Minuscule 833 (in the Gregory-Aland numbering), Θε421 (von Soden), is a 14th-century Greek minuscule manuscript of the New Testament on paper. The manuscript has complex contents.

Description 
The codex contains the text of the four Gospels, on 359 paper leaves (size ). The text is written in one column per page, 41 lines per page.

It contains Prolegomena to each Gospel. It contains a commentary of Theophylact.

Text 
The Greek text of the codex is a representative of the Byzantine text-type. Kurt Aland placed it in Category V.
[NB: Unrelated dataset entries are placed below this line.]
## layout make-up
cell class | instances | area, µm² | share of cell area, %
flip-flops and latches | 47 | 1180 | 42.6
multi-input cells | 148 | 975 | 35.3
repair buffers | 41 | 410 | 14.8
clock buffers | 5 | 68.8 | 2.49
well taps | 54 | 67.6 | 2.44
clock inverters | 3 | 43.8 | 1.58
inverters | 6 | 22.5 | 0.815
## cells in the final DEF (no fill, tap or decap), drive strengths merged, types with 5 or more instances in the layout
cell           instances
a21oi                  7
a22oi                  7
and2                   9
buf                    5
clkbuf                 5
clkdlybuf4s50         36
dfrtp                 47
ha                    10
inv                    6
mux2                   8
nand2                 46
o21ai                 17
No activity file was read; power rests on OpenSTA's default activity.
[config.mk]
export PLATFORM = sky130hd
export DESIGN_NAME = sram_arbiter
export DESIGN_NICKNAME = d
export VERILOG_FILES = /design/src/rtl/sram_arb_pkg.sv /design/src/rtl/rr_arbiter.sv /design/src/rtl/sram_arbiter.sv
export SDC_FILE = /design/constraint.sdc
export NUM_CORES = 1
export LEC_CHECK = 0
export CAP_MARGIN = 20
export CORE_ASPECT_RATIO = 1.1
export CORE_MARGIN = 2
export CORE_UTILIZATION = 44
export DETAILED_ROUTE_END_ITERATION = 12
export GPL_TIMING_DRIVEN = 0
export PLACE_DENSITY = 0.93
export SLEW_MARGIN = 40
export SYNTH_ARGS = -nofsm -noshare
export SYNTH_HDL_FRONTEND = slang
export SYNTH_HIERARCHICAL = 1
export SYNTH_SLANG_ARGS = --single-unit
[constraint.sdc]
create_clock -name clk -period 5.9 [get_ports clk]
set_input_delay 1.18 -clock clk [delete_from_list [all_inputs] [get_ports clk]]
set_output_delay 1.18 -clock clk [all_outputs]
set_load 0.02 [all_outputs]
[src/rtl/sram_arb_pkg.sv]
// Shared defaults and helpers for the SRAM arbiter slice.
package sram_arb_pkg;

  localparam int DEF_NUM_REQ   = 3;
  localparam int DEF_ADDR_W    = 10;
  localparam int DEF_DATA_W    = 8;
  localparam int DEF_MEM_DEPTH = 543;

  // Pointer width that still works for a single requester.
  function automatic int ptr_width(input int n);
    return (n > 1) ? $clog2(n) : 1;
  endfunction

  localparam int PTR_W = ptr_width(DEF_NUM_REQ);

endpackage

[src/rtl/rr_arbiter.sv]
// Combinational rotate-priority arbiter: one-hot grant to the first set
// request at or after i_ptr, wrapping around.
module rr_arbiter
  import sram_arb_pkg::*;
#(
  parameter int N  = DEF_NUM_REQ,
  parameter int PW = ptr_width(N)
) (
  input  logic [N-1:0]  i_req,
  input  logic [PW-1:0] i_ptr,
  output logic [N-1:0]  o_gnt
);

  int w_idx;

  // NOTE: every variable written in always_comb gets a default first so no
  // path leaves it unassigned, which would infer a latch.
  always_comb begin
    o_gnt = '0;
    w_idx = 0;
    // Walk from the farthest slot back to ptr so the nearest request wins.
    for (int k = N - 1; k >= 0; k--) begin
      w_idx = (int'(i_ptr) + k) % N;
      if (i_req[w_idx]) begin
        o_gnt        = '0;
        o_gnt[w_idx] = 1'b1;
      end
    end
  end

endmodule

[src/rtl/sram_arbiter.sv]
// Round-robin arbiter with burst lock that owns the single-port SRAM:
// registered command outputs, read data returned two cycles after accept.
module sram_arbiter
  import sram_arb_pkg::*;
#(
  parameter int NUM_REQ   = DEF_NUM_REQ,
  parameter int ADDR_W    = DEF_ADDR_W,
  parameter int DATA_W    = DEF_DATA_W,
  parameter int MEM_DEPTH = DEF_MEM_DEPTH
) (
  input  logic                        clk,
  input  logic                        rst,
  input  logic [NUM_REQ-1:0]          req_valid,
  input  logic [NUM_REQ-1:0]          req_we,
  input  logic [NUM_REQ-1:0]          req_lock,
  input  logic [NUM_REQ*ADDR_W-1:0]   req_addr,
  input  logic [NUM_REQ*DATA_W-1:0]   req_wdata,
  output logic [NUM_REQ-1:0]          req_ready,
  output logic [NUM_REQ-1:0]          rsp_valid,
  output logic [DATA_W-1:0]           rsp_rdata,
  output logic [NUM_REQ-1:0]          oob_err,
  output logic                        sram_we,
  output logic [ADDR_W-1:0]           sram_addr,
  output logic [DATA_W-1:0]           sram_din,
  input  logic [DATA_W-1:0]           sram_dout
);

  localparam int              L_PTR_W = ptr_width(NUM_REQ);
  localparam logic [ADDR_W:0] L_DEPTH = (ADDR_W + 1)'(MEM_DEPTH);

  logic [L_PTR_W-1:0] r_ptr;
  logic               r_lock_v;
  logic [L_PTR_W-1:0] r_lock_id;

  logic               r_sram_we;
  logic [ADDR_W-1:0]  r_sram_addr;
  logic [DATA_W-1:0]  r_sram_din;
  logic [NUM_REQ-1:0] r_oob_err;
  logic [NUM_REQ-1:0] r_rd_v1;
  logic               r_rd_oob1;
  logic [NUM_REQ-1:0] r_rsp_valid;
  logic               r_rsp_oob;
  logic [DATA_W-1:0]  r_rdata_hold;

  logic [NUM_REQ-1:0] w_rr_gnt;
  logic [NUM_REQ-1:0] w_gnt;
  logic [L_PTR_W-1:0] w_gnt_idx;
  logic [L_PTR_W-1:0] w_ptr_nxt;
  logic               w_accept;
  logic               w_we;
  logic               w_lock;
  logic               w_oob;
  logic [ADDR_W-1:0]  w_addr;
  logic [DATA_W-1:0]  w_wdata;
  logic [DATA_W-1:0]  w_rdata;

  rr_arbiter #(.N(NUM_REQ), .PW(L_PTR_W)) u_rr (
    .i_req (req_valid),
    .i_ptr (r_ptr),
    .o_gnt (w_rr_gnt)
  );

  // A live lock owner overrides the round-robin choice.
  always_comb begin
    w_gnt = w_rr_gnt;
    if (r_lock_v && req_valid[r_lock_id]) begin
      w_gnt            = '0;
      w_gnt[r_lock_id] = 1'b1;
    end
  end

  always_comb begin
    w_gnt_idx = '0;
    for (int i = 0; i < NUM_REQ; i++) begin
      if (w_gnt[i]) w_gnt_idx = L_PTR_W'(i);
    end
  end

  assign req_ready = w_gnt;
  assign w_accept  = |w_gnt;
  assign w_we      = req_we[w_gnt_idx];
  assign w_lock    = req_lock[w_gnt_idx];
  assign w_addr    = req_addr[int'(w_gnt_idx)*ADDR_W +: ADDR_W];
  assign w_wdata   = req_wdata[int'(w_gnt_idx)*DATA_W +: DATA_W];
  assign w_oob     = ({1'b0, w_addr} >= L_DEPTH);
  assign w_ptr_nxt = (int'(w_gnt_idx) == NUM_REQ - 1) ? '0 : w_gnt_idx + 1'b1;

  // NOTE: sequential state uses non-blocking assignments so every register
  // samples the pre-edge value of its sources regardless of block order.
  always_ff @(posedge clk or posedge rst) begin
    if (rst) begin
      r_ptr     <= '0;
      r_lock_v  <= 1'b0;
      r_lock_id <= '0;
    end else begin
      // With no acceptance the owner has dropped valid, so the lock lapses.
      r_lock_v <= w_accept && w_lock;
      if (w_accept) begin
        r_ptr     <= w_ptr_nxt;
        r_lock_id <= w_gnt_idx;
      end
    end
  end

  always_ff @(posedge clk or posedge rst) begin
    if (rst) begin
      r_sram_we   <= 1'b0;
      r_sram_addr <= '0;
      r_sram_din  <= '0;
      r_oob_err   <= '0;
      r_rd_v1     <= '0;
      r_rd_oob1   <= 1'b0;
    end else begin
      r_sram_we <= w_accept && w_we && !w_oob;
      r_oob_err <= (w_accept && w_oob) ? w_gnt : '0;
      r_rd_v1   <= (w_accept && !w_we) ? w_gnt : '0;
      r_rd_oob1 <= w_oob;
      if (w_accept) begin
        r_sram_addr <= w_addr;
        r_sram_din  <= w_wdata;
      end
    end
  end

  always_ff @(posedge clk or posedge rst) begin
    if (rst) begin
      r_rsp_valid  <= '0;
      r_rsp_oob    <= 1'b0;
      r_rdata_hold <= '0;
    end else begin
      r_rsp_valid  <= r_rd_v1;
      r_rsp_oob    <= r_rd_oob1;
      r_rdata_hold <= w_rdata;
    end
  end

  // The SRAM output register lines up with the response cycle.
  assign w_rdata = (|r_rsp_valid) ? (r_rsp_oob ? '0 : sram_dout) : r_rdata_hold;

  assign rsp_valid = r_rsp_valid;
  assign rsp_rdata = w_rdata;
  assign oob_err   = r_oob_err;
  assign sram_we   = r_sram_we;
  assign sram_addr = r_sram_addr;
  assign sram_din  = r_sram_din;

endmodule
===== src/rtl/ivl_ovl_window_mc_pkg.sv =====
// Shared types and constants for the multi-channel OVL window checker.
package ivl_ovl_pkg;

  localparam int unsigned FCNT_W = 16;

  typedef enum logic [1:0] {
    FT_NONE    = 2'b00,
    FT_VALUE   = 2'b01,
    FT_EARLY   = 2'b10,
    FT_TIMEOUT = 2'b11
  } fire_type_e;

  typedef enum logic {
    ST_IDLE = 1'b0,
    ST_OPEN = 1'b1
  } ch_state_e;

endpackage


===== src/rtl/ivl_ovl_window_mc_if.sv =====
// Event, expression and violation-report bundle for ivl_ovl_window_mc.
interface ivl_ovl_window_mc_if
  import ivl_ovl_pkg::*;
#(
  parameter int unsigned NUM_CH = 4,
  parameter int unsigned WIDTH  = 8
);
  logic                    enable;
  logic [NUM_CH-1:0]       start_event;
  logic [NUM_CH-1:0]       end_event;
  logic [NUM_CH*WIDTH-1:0] test_expr;
  logic [NUM_CH-1:0]       window_open;
  logic [NUM_CH-1:0]       fire;
  logic [2*NUM_CH-1:0]     fire_type;
  logic [FCNT_W-1:0]       fire_count;

  modport master (
    output enable, start_event, end_event, test_expr,
    input  window_open, fire, fire_type, fire_count
  );

  modport slave (
    input  enable, start_event, end_event, test_expr,
    output window_open, fire, fire_type, fire_count
  );
endinterface


===== src/rtl/ivl_ovl_window_mc_ch.sv =====
// One window-checker channel: IDLE/OPEN FSM, length counter, captured value and fire register.
module ivl_ovl_window_ch
  import ivl_ovl_pkg::*;
#(
  parameter int unsigned WIDTH   = 8,
  parameter int unsigned MODE    = 0,
  parameter int unsigned MIN_CKS = 0,
  parameter int unsigned MAX_CKS = 16,
  parameter int unsigned CNT_W   = $clog2(MAX_CKS + 2)
) (
  input  logic             clock,
  input  logic             reset,
  input  logic             enable,
  input  logic             start_event,
  input  logic             end_event,
  input  logic [WIDTH-1:0] slice,
  output logic             window_open,
  output logic             fire,
  output logic [1:0]       fire_type
);
  localparam logic [CNT_W-1:0] MIN_L = CNT_W'(MIN_CKS);
  localparam logic [CNT_W-1:0] MAX_L = CNT_W'(MAX_CKS + 1);

  ch_state_e        state_q, state_d;
  logic [CNT_W-1:0] len_q, l_cur;
  logic [WIDTH-1:0] ref_q;
  logic             vflag_q;
  logic             val_bad;
  logic             timeout;
  fire_type_e       ftype_d;

  // l_cur is the window length including the cycle being sampled
  assign l_cur       = len_q + 1'b1;
  assign timeout     = (MAX_CKS != 0) && (l_cur == MAX_L);
  assign window_open = (state_q == ST_OPEN);
  assign val_bad     = (MODE == 0) ? (slice != '1) : (slice != ref_q);

  always_ff @(posedge clock or posedge reset) begin
    if (reset) state_q <= ST_IDLE;
    else       state_q <= state_d;
  end

  always_comb begin
    state_d = state_q;
    if (!enable) begin
      state_d = ST_IDLE;
    end else begin
      case (state_q)
        ST_IDLE: if (start_event) state_d = ST_OPEN;
        ST_OPEN: if (end_event || timeout) state_d = ST_IDLE;
        default: state_d = ST_IDLE;
      endcase
    end
  end

  always_comb begin
    ftype_d = FT_NONE;
    if (enable && state_q == ST_OPEN) begin
      if (!end_event && timeout)
        ftype_d = FT_TIMEOUT;
      else if (end_event && MIN_CKS != 0 && l_cur < MIN_L)
        ftype_d = FT_EARLY;
      else if (val_bad && !vflag_q)
        ftype_d = FT_VALUE;
    end
  end

  always_ff @(posedge clock or posedge reset) begin
    if (reset) begin
      len_q     <= '0;
      ref_q     <= '0;
      vflag_q   <= 1'b0;
      fire      <= 1'b0;
      fire_type <= FT_NONE;
    end else begin
      fire      <= (ftype_d != FT_NONE);
      fire_type <= ftype_d;
      if (!enable) begin
        len_q   <= '0;
        vflag_q <= 1'b0;
      end else if (state_q == ST_IDLE) begin
        if (start_event) begin
          len_q   <= '0;
          vflag_q <= 1'b0;
          ref_q   <= slice;
        end
      end else begin
        len_q   <= l_cur;
        vflag_q <= vflag_q | val_bad;
      end
    end
  end
endmodule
It was not examined by the Claremont Profile Method.

History 

Gregory dated the manuscript to the 14th century. Currently the manuscript is dated by the INTF to the 14th century.

The manuscript was examined by Angelo Maria Bandini. It was added to the list of New Testament manuscripts by Gregory (833e). Gregory saw it in 1886.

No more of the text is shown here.